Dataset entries

$ cat src/logic/cir_consts.svh
`ifndef CIR_CONSTS_SVH
`define CIR_CONSTS_SVH

// Internal processor register indexes seen on the register move port.
`define CIR_IDX_HW_INTERRUPT_REQUEST_STATUS   5'h0c
`define CIR_IDX_SOFTWARE_INTERRUPT_REQUEST   5'h0d
`define CIR_IDX_ASYNC_TRAP_REQUEST  5'h0e
`define CIR_IDX_CLR    5'h0f
`define CIR_IDX_HIER   5'h10
`define CIR_IDX_SOFTWARE_INTERRUPT_ENABLE   5'h11
`define CIR_IDX_ASYNC_TRAP_ENABLE  5'h12

// Shared read layout of the request and of the enable registers.
`define CIR_R_AST_HI   32
`define CIR_R_AST_LO   29
`define CIR_R_SW_HI    28
`define CIR_R_SW_LO    14
`define CIR_R_SL       13
`define CIR_R_HWA_HI   12
`define CIR_R_HWA_LO   10
`define CIR_R_PC0      9
`define CIR_R_PC1      8
`define CIR_R_HWB_HI   7
`define CIR_R_HWB_LO   5
`define CIR_R_CR       4
`define CIR_R_ATR      3
`define CIR_R_SWR      2
`define CIR_R_HWR      1

// Write layout of the hardware enable register.
`define CIR_W_SLE      32
`define CIR_W_PC1E     15
`define CIR_W_HW_HI    14
`define CIR_W_HW_LO    9
`define CIR_W_PC0E     8
`define CIR_W_CRE      2

// Write layout of the clear register; a zero in a bit clears it.
`define CIR_C_SL       32
`define CIR_C_PC1      15
`define CIR_C_PC0      8
`define CIR_C_CR       2

// Software level 2 sits at index 1 of the level 15..1 vector.
`define CIR_SW_LOCK    1
`define CIR_MODES      4
`define CIR_ZERO64     64'h0000_0000_0000_0000

`endif

$ cat src/logic/cir_pkg.sv
package cir_pkg;

  // Processor mode; a lower code is a more privileged mode.
  typedef enum logic [1:0] {
    CIR_KERNEL     = 2'b00,
    CIR_EXECUTIVE  = 2'b01,
    CIR_SUPERVISOR = 2'b10,
    CIR_USER       = 2'b11
  } cir_mode_type;

  // Whole state of the request and enable register set.
  typedef struct packed {
    logic [5:0]   irq;
    cir_mode_type cm;
    logic         privileged_firmware_mode;
    logic         rcv;
    logic         rcv_vld;
    logic [3:0]   ast_req;
    logic [14:0]  sw_req;
    logic         serial_line_request_bit;
    logic         pc0_req;
    logic         pc1_req;
    logic         correctable_read_request_bit;
    logic [3:0]   ast_en;
    logic [14:0]  sw_en;
    logic [5:0]   hw_en;
    logic         serial_line_enable_bit;
    logic         pc0_en;
    logic         pc1_en;
    logic         correctable_read_enable_bit;
    logic [63:0]  rdata;
    logic         rd_vld;
    logic         int_req;
  } cir_state_type;

endpackage : cir_pkg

→ Problem: The data above should be reproduced in full and exactly.

→ Reply to the task:
$ cat src/logic/cir_consts.svh
`ifndef CIR_CONSTS_SVH
`define CIR_CONSTS_SVH

// Internal processor register indexes seen on the register move port.
`define CIR_IDX_HW_INTERRUPT_REQUEST_STATUS   5'h0c
`define CIR_IDX_SOFTWARE_INTERRUPT_REQUEST   5'h0d
`define CIR_IDX_ASYNC_TRAP_REQUEST  5'h0e
`define CIR_IDX_CLR    5'h0f
`define CIR_IDX_HIER   5'h10
`define CIR_IDX_SOFTWARE_INTERRUPT_ENABLE   5'h11
`define CIR_IDX_ASYNC_TRAP_ENABLE  5'h12

// Shared read layout of the request and of the enable registers.
`define CIR_R_AST_HI   32
`define CIR_R_AST_LO   29
`define CIR_R_SW_HI    28
`define CIR_R_SW_LO    14
`define CIR_R_SL       13
`define CIR_R_HWA_HI   12
`define CIR_R_HWA_LO   10
`define CIR_R_PC0      9
`define CIR_R_PC1      8
`define CIR_R_HWB_HI   7
`define CIR_R_HWB_LO   5
`define CIR_R_CR       4
`define CIR_R_ATR      3
`define CIR_R_SWR      2
`define CIR_R_HWR      1

// Write layout of the hardware enable register.
`define CIR_W_SLE      32
`define CIR_W_PC1E     15
`define CIR_W_HW_HI    14
`define CIR_W_HW_LO    9
`define CIR_W_PC0E     8
`define CIR_W_CRE      2

// Write layout of the clear register; a zero in a bit clears it.
`define CIR_C_SL       32
`define CIR_C_PC1      15
`define CIR_C_PC0      8
`define CIR_C_CR       2

// Software level 2 sits at index 1 of the level 15..1 vector.
`define CIR_SW_LOCK    1
`define CIR_MODES      4
`define CIR_ZERO64     64'h0000_0000_0000_0000

`endif

$ cat src/logic/cir_pkg.sv
package cir_pkg;

  // Processor mode; a lower code is a more privileged mode.
  typedef enum logic [1:0] {
    CIR_KERNEL     = 2'b00,
    CIR_EXECUTIVE  = 2'b01,
    CIR_SUPERVISOR = 2'b10,
    CIR_USER       = 2'b11
  } cir_mode_type;

  // Whole state of the request and enable register set.
  typedef struct packed {
    logic [5:0]   irq;
    cir_mode_type cm;
    logic         privileged_firmware_mode;
    logic         rcv;
    logic         rcv_vld;
    logic [3:0]   ast_req;
    logic [14:0]  sw_req;
    logic         serial_line_request_bit;
    logic         pc0_req;
    logic         pc1_req;
    logic         correctable_read_request_bit;
    logic [3:0]   ast_en;
    logic [14:0]  sw_en;
    logic [5:0]   hw_en;
    logic         serial_line_enable_bit;
    logic         pc0_en;
    logic         pc1_en;
    logic         correctable_read_enable_bit;
    logic [63:0]  rdata;
    logic         rd_vld;
    logic         int_req;
  } cir_state_type;

endpackage : cir_pkg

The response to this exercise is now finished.